Latest HMRC figures show rise in residential and non-residential deals

Property transactions up in June as market outlook improves

Property transactions in the UK – both residential and non-residential – increased in June 2025, according to the latest data from HM Revenue & Customs (HMRC).

Seasonally adjusted figures show that residential transactions rose by 13% to 93,530, up from 82,510 in May. The non-seasonally adjusted total also climbed, recording a 17% month-on-month increase to 95,080.

Non-residential transactions followed a similar trend. Seasonally adjusted non-residential deals grew to 10,310, up by 5% from May and were 4% higher than in June 2024. On a non-seasonally adjusted basis, non-residential transactions were up 8% from the previous month to 10,190.

Industry leaders pointed to increased buyer confidence and recent policy changes as contributing factors.

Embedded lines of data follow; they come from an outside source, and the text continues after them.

<file path="src/rtl/ifu_prefetch_pkg.sv">
// Shared types and defaults for the instruction prefetch stage.
package ifu_prefetch_pkg;

  localparam int          ADDR_W       = 32;
  localparam int          INSTR_W      = 32;
  localparam logic [31:0] RESET_PC_DEF = 32'h0000_3000;

  // One buffered fetch: the PC it was read from and the returned word.
  typedef struct packed {
    logic [ADDR_W-1:0]  pc;
    logic [INSTR_W-1:0] instr;
  } fetch_entry_t;

endpackage

</file>
<file path="src/rtl/ifu_prefetch_fifo.sv">
// Small {pc, instr} FIFO; head is read straight from registered storage.
module ifu_prefetch_fifo
  import ifu_prefetch_pkg::*;
#(
  parameter  int DEPTH = 4,
  localparam int PW    = $clog2(DEPTH),
  localparam int CW    = PW + 1
) (
  input  logic         clk,
  input  logic         reset,
  input  logic         flush,
  input  logic         push,
  input  fetch_entry_t push_data,
  input  logic         pop,
  output fetch_entry_t head,
  output logic         full,
  output logic         empty,
  output logic [CW-1:0] count
);

  fetch_entry_t  mem_q [DEPTH];
  fetch_entry_t  mem_d [DEPTH];
  logic [PW-1:0] wr_ptr_q, wr_ptr_d;
  logic [PW-1:0] rd_ptr_q, rd_ptr_d;
  logic [CW-1:0] count_q, count_d;
  logic          do_push, do_pop;

  assign full  = (count_q == CW'(DEPTH));
  assign empty = (count_q == '0);
  assign count = count_q;
  assign head  = mem_q[rd_ptr_q];

  // Next-state: flush drops everything and ignores a same-cycle push/pop.
  always_comb begin
    do_pop   = pop & !empty;
    do_push  = push & (!full | do_pop);
    mem_d    = mem_q;
    wr_ptr_d = wr_ptr_q;
    rd_ptr_d = rd_ptr_q;
    count_d  = count_q;
    if (flush) begin
      wr_ptr_d = '0;
      rd_ptr_d = '0;
      count_d  = '0;
    end else begin
      if (do_push) begin
        mem_d[wr_ptr_q] = push_data;
        wr_ptr_d        = wr_ptr_q + PW'(1);
      end
      if (do_pop) rd_ptr_d = rd_ptr_q + PW'(1);
      count_d = count_q + CW'(do_push) - CW'(do_pop);
    end
  end

  // Storage and pointers; storage is cleared on reset so the head reads zero.
  always_ff @(posedge clk) begin
    if (reset) begin
      for (int i = 0; i < DEPTH; i++) mem_q[i] <= '0;
      wr_ptr_q <= '0;
      rd_ptr_q <= '0;
      count_q  <= '0;
    end else begin
      mem_q    <= mem_d;
      wr_ptr_q <= wr_ptr_d;
      rd_ptr_q <= rd_ptr_d;
      count_q  <= count_d;
    end
  end

endmodule

</file>
<file path="src/rtl/ifu_prefetch.sv">
// Instruction prefetch: owns the fetch PC, reads the 1-cycle ROM and
// queues {pc, instr} for decode. Redirect flushes queued and in-flight work.
module ifu_prefetch
  import ifu_prefetch_pkg::*;
#(
  parameter int          DEPTH    = 4,
  parameter logic [31:0] RESET_PC = RESET_PC_DEF
) (
  input  logic                clk,
  input  logic                reset,
  output logic                im_req,
  output logic [ADDR_W-1:0]   im_addr,
  input  logic [INSTR_W-1:0]  im_rdata,
  input  logic                redirect_valid,
  input  logic [ADDR_W-1:0]   redirect_pc,
  output logic                out_valid,
  output logic [ADDR_W-1:0]   out_pc,
  output logic [INSTR_W-1:0]  out_instr,
  input  logic                out_ready
);

  localparam int CW = $clog2(DEPTH) + 1;
  localparam int UW = CW + 1;

  logic [ADDR_W-1:0] fetch_pc_q, fetch_pc_d;
  logic [ADDR_W-1:0] pc_of_req_q, pc_of_req_d;
  logic              inflight_q, inflight_d;
  logic              epoch_q, epoch_d;
  logic              req_epoch_q, req_epoch_d;

  logic [CW-1:0]     fifo_count;
  logic              fifo_full, fifo_empty;
  logic [UW-1:0]     used;
  logic              push, pop;
  fetch_entry_t      push_data, head;

  // Credit: queued plus in-flight must leave room; a pop this cycle earns no credit.
  always_comb begin
    used   = {1'b0, fifo_count} + UW'(inflight_q);
    im_req = !reset && !redirect_valid && !fifo_full && (used < UW'(DEPTH));
  end

  assign im_addr   = fetch_pc_q;
  assign push      = inflight_q && (req_epoch_q == epoch_q);
  assign push_data = '{pc: pc_of_req_q, instr: im_rdata};
  assign pop       = out_valid && out_ready;
  assign out_valid = !fifo_empty;
  assign out_pc    = head.pc;
  assign out_instr = head.instr;

  // Fetch-PC / request tracking; the epoch tags each request so a response
  // issued before a redirect can never land in the new stream.
  always_comb begin
    fetch_pc_d  = fetch_pc_q;
    pc_of_req_d = pc_of_req_q;
    req_epoch_d = req_epoch_q;
    inflight_d  = im_req;
    epoch_d     = epoch_q ^ redirect_valid;
    if (redirect_valid) begin
      fetch_pc_d = redirect_pc & ~32'h3;
    end else if (im_req) begin
      fetch_pc_d  = fetch_pc_q + 32'd4;
      pc_of_req_d = fetch_pc_q;
      req_epoch_d = epoch_q;
    end
  end

  // Control registers; reset beats redirect.
  always_ff @(posedge clk) begin
    if (reset) begin
      fetch_pc_q  <= RESET_PC;
      pc_of_req_q <= '0;
      inflight_q  <= 1'b0;
      epoch_q     <= 1'b0;
      req_epoch_q <= 1'b0;
    end else begin
      fetch_pc_q  <= fetch_pc_d;
      pc_of_req_q <= pc_of_req_d;
      inflight_q  <= inflight_d;
      epoch_q     <= epoch_d;
      req_epoch_q <= req_epoch_d;
    end
  end

  ifu_prefetch_fifo #(.DEPTH(DEPTH)) u_fifo (
    .clk       (clk),
    .reset     (reset),
    .flush     (redirect_valid),
    .push      (push),
    .push_data (push_data),
    .pop       (pop),
    .head      (head),
    .full      (fifo_full),
    .empty     (fifo_empty),
    .count     (fifo_count)
  );

endmodule
</file>
<file path="config.mk">
export PLATFORM = sky130hd
export DESIGN_NAME = ifu_prefetch
export DESIGN_NICKNAME = d
export VERILOG_FILES = /design/src/rtl/ifu_prefetch_pkg.sv /design/src/rtl/ifu_prefetch_fifo.sv /design/src/rtl/ifu_prefetch.sv
export SDC_FILE = /design/constraint.sdc
export NUM_CORES = 1
export LEC_CHECK = 0
export CORE_ASPECT_RATIO = 0.75
export CORE_MARGIN = 5
export CORE_UTILIZATION = 58
export CTS_BUF_LIST = sky130_fd_sc_hd__clkbuf_8
export DETAILED_ROUTE_END_ITERATION = 12
export MAX_ROUTING_LAYER = met4
export PLACE_DENSITY = 0.85
export SLEW_MARGIN = 20
export SYNTH_ARGS = -nofsm -noshare
export SYNTH_HDL_FRONTEND = slang
export SYNTH_SLANG_ARGS = --single-unit
export TNS_END_PERCENT = 50
</file>
<file path="constraint.sdc">
create_clock -name clk -period 2.5 [get_ports clk]
set_input_delay 0.5 -clock clk [delete_from_list [all_inputs] [get_ports clk]]
set_output_delay 0.5 -clock clk [all_outputs]
set_load 0.02 [all_outputs]
</file>
Word level (Yosys, flattened, before mapping)
Index checks and enable logic that the tools add are counted.
{"block": "classes", "add_sub_neg": 6, "n_lt_le_gt_ge": 4, "n_eq_ne": 2, "n_mux": 8, "bitwise_logic": 7, "n_reduce_logical": 15}
{"cell": "bitwise mux 256 bit", "n": 1}
{"cell": "2-to-1 mux 64 bit", "n": 3}
{"cell": "binary-select mux 64 bit (select 2 bit)", "n": 1}
{"cell": "demux 64 bit (select 2 bit)", "n": 1}
{"cell": "2-to-1 mux 32 bit", "n": 2}
{"cell": "adder 32 x 3 -> 32 bit (second input constant)", "n": 1}
{"cell": ">= comparator 3 bit (second input constant)", "n": 2}
{"cell": "logical AND 1 bit", "n": 6}
{"cell": "NOT 2 -> 3 bit", "n": 2}
{"cell": "adder 2 x 1 -> 2 bit (second input constant)", "n": 2}
{"cell": "adder 3 x 1 -> 4 bit", "n": 1}
{"cell": "zero test 1 bit", "n": 4}
{"cell": "less-than comparator 4 x 3 -> 1 bit (second input constant)", "n": 1}
{"cell": "AND reduction 2 bit", "n": 2}
{"cell": "adder 3 x 1 -> 3 bit", "n": 1}
{"cell": "== test 3 bit (second input constant)", "n": 1}
{"cell": "zero test 3 bit", "n": 1}
{"cell": "less-than comparator 3 x 1 -> 1 bit (second input constant)", "n": 1}
{"cell": "subtractor 3 x 1 -> 3 bit", "n": 1}
{"cell": "bitwise AND 1 bit", "n": 2}
{"cell": "nonzero test 2 bit", "n": 1}
{"cell": "OR reduction 2 bit", "n": 1}
{"cell": "== test 1 bit", "n": 1}
{"cell": "NOT 1 bit", "n": 1}
{"cell": "2 further kinds", "n": 2}
{"block": "word_totals", "ff_bits": 330, "input_bits": 68}

Longest topological paths before layout
{"block": "logic_depth", "word_depth": 8, "mapped_depth": 9}

By module
A second synthesis with hierarchy kept.
{"block": "hier_totals", "cells_unflattened": 1409, "area_unflattened_um2": 15172.1}
{"mod": "ifu_prefetch_fifo", "n_inst": 1, "cells_per_inst": 1024, "area_each_um2": 12052.8}
{"mod": "ifu_prefetch", "n_inst": 1, "cells_per_inst": 385, "area_each_um2": 3119.2}

Worst setup path after synthesis
OpenSTA, ideal clock, no wires.
{"block": "synth_timing", "path_kind": "register to register", "start": "reg u_fifo.count_q[1], in the netlist u_fifo.count[1]", "end": "reg u_fifo.count_q[2], in the netlist u_fifo.count[2]", "setup_time_ns": 0.117, "arrival_time_ns": 2.085, "slack_ns": 0.298, "stages_incl_launch_ff": 10, "synth_period_minus_slack_ns": 2.202, "path_cell_list": "dfxtp_1 > or3_1 > and2_1 > ha_1 > inv_1 > ha_1 > inv_1 > fa_1 > xnor2_1 > nor2_1"}
{"block": "synth_via", "elab_chain_len": 8, "word_cells_on_any_way": 10, "cone_classes": "2 x add/sub; 1 x eq/ne; 3 x bitwise; 4 x reduce/logical"}
{"item": "start: declaration", "line": "ifu_prefetch_fifo.sv:25", "rtl": "logic [CW-1:0] count_q, count_d;"}
{"item": "start signal: assignment", "line": "ifu_prefetch_fifo.sv:66", "rtl": "count_q <= count_d;"}
{"item": "zero test 3 bit *", "line": "ifu_prefetch_fifo.sv:29", "rtl": "assign empty = (count_q == '0);"}
{"item": "zero test 1 bit *", "line": "ifu_prefetch.sv:47", "rtl": "assign out_valid = !fifo_empty;"}
{"item": "via out_valid", "line": "ifu_prefetch.sv:16", "rtl": "output logic out_valid,"}
{"item": "logical AND 1 bit", "line": "ifu_prefetch.sv:46", "rtl": "assign pop = out_valid && out_ready;"}
{"item": "bitwise AND 1 bit *", "line": "ifu_prefetch_fifo.sv:35", "rtl": "do_pop = pop & !empty;"}
{"item": "via u_fifo.do_pop", "line": "ifu_prefetch_fifo.sv:26", "rtl": "logic do_push, do_pop;"}
{"item": "OR 1 bit", "line": "ifu_prefetch_fifo.sv:36", "rtl": "do_push = push & (!full | do_pop);"}
{"item": "bitwise AND 1 bit", "line": "ifu_prefetch_fifo.sv:36"}
{"item": "adder 3 x 1 -> 3 bit", "line": "ifu_prefetch_fifo.sv:51", "rtl": "count_d = count_q + CW'(do_push) - CW'(do_pop);"}
{"item": "subtractor 3 x 1 -> 3 bit *", "line": "ifu_prefetch_fifo.sv:51"}
Mark *: on every way through the listed nets, which the timed path passes. The rest lies on a longest branch.
A chain may end at the register's enable or synchronous reset.

Final worst setup path
{"block": "layout_timing", "start": "reg u_fifo.rd_ptr_q[0]", "end": "out out_instr[12]"}
{"block": "layout_via", "elab_chain_len": 4}
{"item": "start: declaration", "line": "ifu_prefetch_fifo.sv:24", "rtl": "logic [PW-1:0] rd_ptr_q, rd_ptr_d;"}
{"item": "start signal: assignment", "line": "ifu_prefetch_fifo.sv:65", "rtl": "rd_ptr_q <= rd_ptr_d;"}
{"item": "NOT 2 -> 3 bit (implied by the code)", "line": "ifu_prefetch_fifo.sv:31", "rtl": "assign head = mem_q[rd_ptr_q];"}
{"item": "binary-select mux 64 bit (select 2 bit)", "line": "ifu_prefetch_fifo.sv:31"}
{"item": "2-to-1 mux 64 bit (implied by the code) (2 in series)", "line": "ifu_prefetch_fifo.sv:31"}
{"item": "end: declaration", "line": "ifu_prefetch.sv:18", "rtl": "output logic [INSTR_W-1:0] out_instr,"}
No other way between the ends. The select of a mux whose other input is x is not followed.

==> results by group <==
Status
  • Status: finished, violations left
  • Failing checks: negative setup slack

Synth
  • Sequential share of the synthesized area: 47.88%
  • Mux cell area share after synthesis: 10.66%
  • Simple-gate share of the synthesized area: 21.73%
  • Ys flop type: dfxtp_1
  • Main combinational cell family by area after synthesis: simple AND/OR/NAND/NOR gates
  • Synthesized cell area: 13300 um^2
  • Post-Synth Adder-Cell Area: 0.9034%
  • Synth Register Bits: 318
  • Syn Area/Cell: 8.448 um^2
  • XOR/XNOR share of the synthesized area: 1.186%
  • Compound-Gate Fraction of Synth Area: 13.05%
  • Warnings from Yosys: 0
  • Mapped Cells: 1574
  • EDFF count, synth: 0
  • Post-synth ARST share: 0%
  • Netlist cell types: 53

Routing
  • Initial DRC Count: 1270
  • Vias: 12010
  • Post-route ant nets: 0
  • Detail-routed net length per standard cell: 18.00 um
  • Residual DRC: 0
  • Pre-Repair DR Iteration Count: 6
  • Final WL: 37.35 mm
  • DR vias/cell: 5.790

Clock network
  • Clk buf depth: 3
  • Worst skew pair latency: 0.56 ns
  • TritonCTS sink count: 318
  • Clk pin slew, worst setup/hold paths: 0.06 ns
  • Hold_buf cts: 0
  • CTS root buf: clkbuf_8
  • H-tree levels: 2
  • TritonCTS clock tree: yes
  • CTS buffer count: 48

Pwr
  • Leak pwr: 0.005836 uW
  • P per Cell Area: 622.6 nW/um^2
  • Switching Fraction: 24.39%
  • Sequential power share: 50.7%
  • Total power: 10330 uW
  • Internal: 7814 uW
  • Switching power: 2521 uW
  • Clock power frac: 41.0%
  • Logic gate share of total power: 8.3%
  • IR drop worst, VDD: 0.3786 mV

Critical path
  • Setup crit end kind: primary output
  • Worst EP arrival: 2.08 ns
  • CP required: 2.00 ns
  • CP Max Fanout: 9
  • Setup CP Type: reg2out
  • Worst Setup Start Kind: flip-flop

GRT
  • Antenna violations before repair: 1
  • Vias in the first global route: 11960
  • Total track usage: 28.89%
  • Largest net degree at the start of global routing: 246
  • GR Overflow Total: 0
  • Global-route wire length before repair: 60.18 mm

Final layout
  • Fin area: 16600 um^2
  • Layout cells sized above 1: 16.97%
  • Area grow syn2layout: 24.83%
  • Final nets: 1819
  • # fillers: 1610

STA
  • RSZ-0062 raised after global routing: true
  • Peak Freq: 388.3 MHz
  • Final Hold Fails: 0
  • Slew margin rel.: 24.59%
  • Period minus WS final: 2.575 ns
  • Setup TNS: -0.6541 ns
  • Final setup violating endpoints: 20
  • Clk_skew: 0.01403 ns
  • Fin. max-slew vios: 0
  • Worst Max-Slew Pin Slew: 1.131 ns
  • Period utilization: 103.0%
  • Post-route worst setup slack: -0.07549 ns

Place
  • Port Buf Inserts: 159
  • Post-DP Area: 15450 um^2
  • Placer Congestion: 0.8977
  • Dpl hpwl: 22.82 mm

Worst hold path
  • Hold Path Class: in2reg

Floorplanning
  • Core ar.: 22760 um^2
  • Die area: 26080 um^2
  • DIE HEIGHT: 141.1 um
  • FP Rows: 48
  • # IOs: 166
  • Starting Density: 58.42%
  • Die Width: 184.8 um

Run
  • Max cap viols: 0
[sequential cells by signal, indices dropped and copies added, names as in the netlist]
register,cells
inflight_q,1
u_fifo.wr_ptr_q,2
epoch_q,1
u_fifo.mem_q,248
u_fifo.rd_ptr_q,2
im_addr,30
req_epoch_q,1
pc_of_req_q,30
u_fifo.count,3
[area by class of cell]
class / instances / area [um^2] / area share, %
sequential: 318 / 6379 / 38.43
tap: 300 / 375.4 / 2.261
multi-input combinational: 1120 / 6361 / 38.32
clock inverter: 21 / 111.4 / 0.6709
clock buffer: 61 / 839.6 / 5.058
timing repair buffer: 239 / 2474 / 14.90
antenna: 1 / 2.502 / 0.01508
inverter: 15 / 56.30 / 0.3392
[critical path, cell delays in order, from the launching register on]
cell and delay (ns):
dfxtp_4 0.38, buf_12 0.12, buf_12 0.10, buf_12 0.12, buf_4 0.12, mux4_2 0.52
buf_6 0.15
[placed cells by master, fill, tap and decap left out, types with 4 or more instances in the layout]
cell	instances
a211oi_1	11
dfxtp_1	314
clkbuf_8	61
o211ai_1	11
xnor2_1	5
clkinv_2	5
buf_4	46
nand4_1	15
nand2_1	588
ha_1	8
xor2_1	13
buf_2	38
nor4_1	4
mux4_2	62
or3_1	8
nand2_2	5
conb_1	4
clkdlybuf4s50_1	94
buf_6	24
buf_12	30
a31oi_1	12
nand3_1	18
nor2_1	26
a21oi_1	286
inv_1	30
and2_2	4
[cell families (layout without fill, tap and decap cells)]
group	Yosys count	count (layout)
flip-flops	318	318
AO/OA/AOI/OAI	327	327
other	1	5
multiplexers	64	64
buffers and inverters	139	336
XOR/XNOR	18	18
adder cells (fa/ha/maj)	9	9
AND/OR/NAND/NOR	698	698
[worst paths after layout]
check | start | end | slack, ns | cells after the start
max | u_fifo.rd_ptr_q[0] | out_instr[12] | -0.08 | 6
min | reset | pc_of_req_q[13] | 0.10 | 2
max reg2reg | u_fifo.count[0] | u_fifo.count[2] | 0.30 | 9
min reg2reg | u_fifo.mem_q[23] | u_fifo.mem_q[23] | 0.45 | 2
[synthesized netlist by cell type (3+ instances only)]
| cell | instances | area share, % |
|---|---|---|
| ha_1 | 8 | 0.75 |
| nand4_1 | 15 | 0.71 |
| xor2_1 | 13 | 0.86 |
| and3_1 | 3 | 0.14 |
| or3_1 | 8 | 0.38 |
| clkbuf_1 | 74 | 2.1 |
| mux4_2 | 62 | 11 |
| nand2_1 | 592 | 17 |
| nor3_1 | 3 | 0.11 |
| buf_2 | 41 | 1.5 |
| buf_4 | 5 | 0.28 |
| a211oi_1 | 11 | 0.62 |
| a31oi_1 | 12 | 0.56 |
| nand3_1 | 18 | 0.68 |
| xnor2_1 | 5 | 0.33 |
| dfxtp_1 | 318 | 48 |
| inv_1 | 15 | 0.42 |
| and2_1 | 6 | 0.28 |
| nand2b_1 | 3 | 0.14 |
| nor4_1 | 4 | 0.19 |
| o211ai_1 | 11 | 0.62 |
| a21oi_1 | 286 | 11 |
| nor2_1 | 26 | 0.73 |
[power by group through the flow]
stage / Clock (uW) / Sequential, uW / Combinational [uW]
2_1_floorplan: 0 / 5360 / 407
3_3_place_gp: 0 / 5350 / 797
3_5_place_dp: 0 / 5350 / 811
4_1_cts: 4280 / 5240 / 833
5_1_grt: 4510 / 5250 / 923
6_report: 4230 / 5240 / 859
[per-stage QoR]
step	hold WS (ns)	util [%]	cells	setup slack, ns
6_report	0.1026	72.92	2075	-0.07549
3_5_place_dp	0.4453	67.89	1963	-0.1601
2_1_floorplan	0.4331	-	1577	0.2979
4_1_cts	0.07306	71.97	2062	-0.1580
3_3_place_gp	0.4384	67.89	1963	-0.1809
5_1_grt	0.08698	72.92	2075	-0.1222
[per-layer routing]
layer / routed length (um) / vias to the layer above / track usage, % / share of wire [%]
met2: 18240 / 548 / 46.94 / 49
met3: 3053 / 70 / 4.772 / 8.2
li1: - / 5648 / - / -
met4: 756 / 0 / 9.614 / 2.0
met1: 15300 / 5748 / 37.13 / 41
met5: 0 / - / - / 0
[repair_timing]
action                     in CTS  in global routing
cloned                          3                  0
setup endpoints to repair      63                 55
gates resized for setup       262                 49
buffers inserted               14                 13
Power figures use the tool's default switching activity.
## config.mk

```make
export PLATFORM = sky130hd
export DESIGN_NAME = alu_seq
export DESIGN_NICKNAME = d
export VERILOG_FILES = /design/src/rtl/alu_seq.sv
export SDC_FILE = /design/constraint.sdc
export NUM_CORES = 1
export LEC_CHECK = 0
export BUFFER_PORTS_ARGS = -buffer_cell sky130_fd_sc_hd__buf_2
export CAP_MARGIN = 20
export CORE_ASPECT_RATIO = 0.6
export CORE_MARGIN = 2
export CORE_UTILIZATION = 45
export CTS_CLUSTER_DIAMETER = 40
export DETAILED_ROUTE_END_ITERATION = 10
export PLACE_DENSITY_LB_ADDON = 0.05
export SYNTH_ARGS = -nofsm -noshare
export SYNTH_HDL_FRONTEND = slang
export SYNTH_SLANG_ARGS = --single-unit
```

## constraint.sdc

```tcl
create_clock -name clock -period 6.85 [get_ports clock]
set_clock_uncertainty 0.15 [all_clocks]
set_input_delay 0.685 -clock clock [delete_from_list [all_inputs] [get_ports clock]]
set_output_delay 0.685 -clock clock [all_outputs]
set_load 0.01 [all_outputs]
```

“In a welcome break from the usual summer slowdown, the latest rise in UK property transactions signals growing buyer confidence,” said Hamza Behzad (pictured left), business development director at mortgage software provider finova. “In May, we saw mortgage approvals shoot up for the first time in 2025, and as the Chancellor moves to slash regulatory red tape – potentially enabling lenders to offer mortgage loans at over four and a half times a buyer’s income – opportunities are opening up.

“While overall market activity hasn’t yet returned to historic highs, the market does appear to be steadying. With the Bank of England widely expected to cut rates next week, conditions could become even more favourable for buyers in the months ahead.”

Nick Leeming (pictured centre), chairman at Jackson-Stops, noted that while the surge in activity seen earlier in the year may not be repeated, the market remains stable.

“The full market picture is one that points to both an increase in demand as well as supply, with an upward trend of agreed sales likely to be reflected in figures in the coming months as mortgage affordability loosens,” Leeming said.

He added that certain areas, particularly market towns and commuter-friendly locations, continue to attract buyers. “We expect market activity to hold steady in the coming months unless further stimulus is introduced such as interest rate cuts or targeted government incentives.”

For Tony Hall (pictured right), head of business development at Saffron for Intermediaries, the latest data points to resilience among buyers. “Today’s figures show an encouraging uplift in transactions, indicative of resilience among buyers despite the recent rise in inflation,” he said.

“Since April’s stamp duty threshold announcement, evidence suggests that buyer confidence has been renewed, and this sentiment continued in June. Challenges are lingering though, as multiple leading property portals have started to place pressure on the government to provide flexible SDLT payment options.

“Steady buyer activity combined with anticipated rate cuts suggest a positive outlook heading towards the autumn.”

Higher property transactions typically signal increased activity in the housing market, which can benefit mortgage brokers through greater demand for home loans and refinancing services. More transactions mean more clients seeking advice, mortgage products, and application support. This can lead to higher commission opportunities and stronger business pipelines. Additionally, a busier market may encourage lenders to introduce new products, giving brokers more options to offer clients.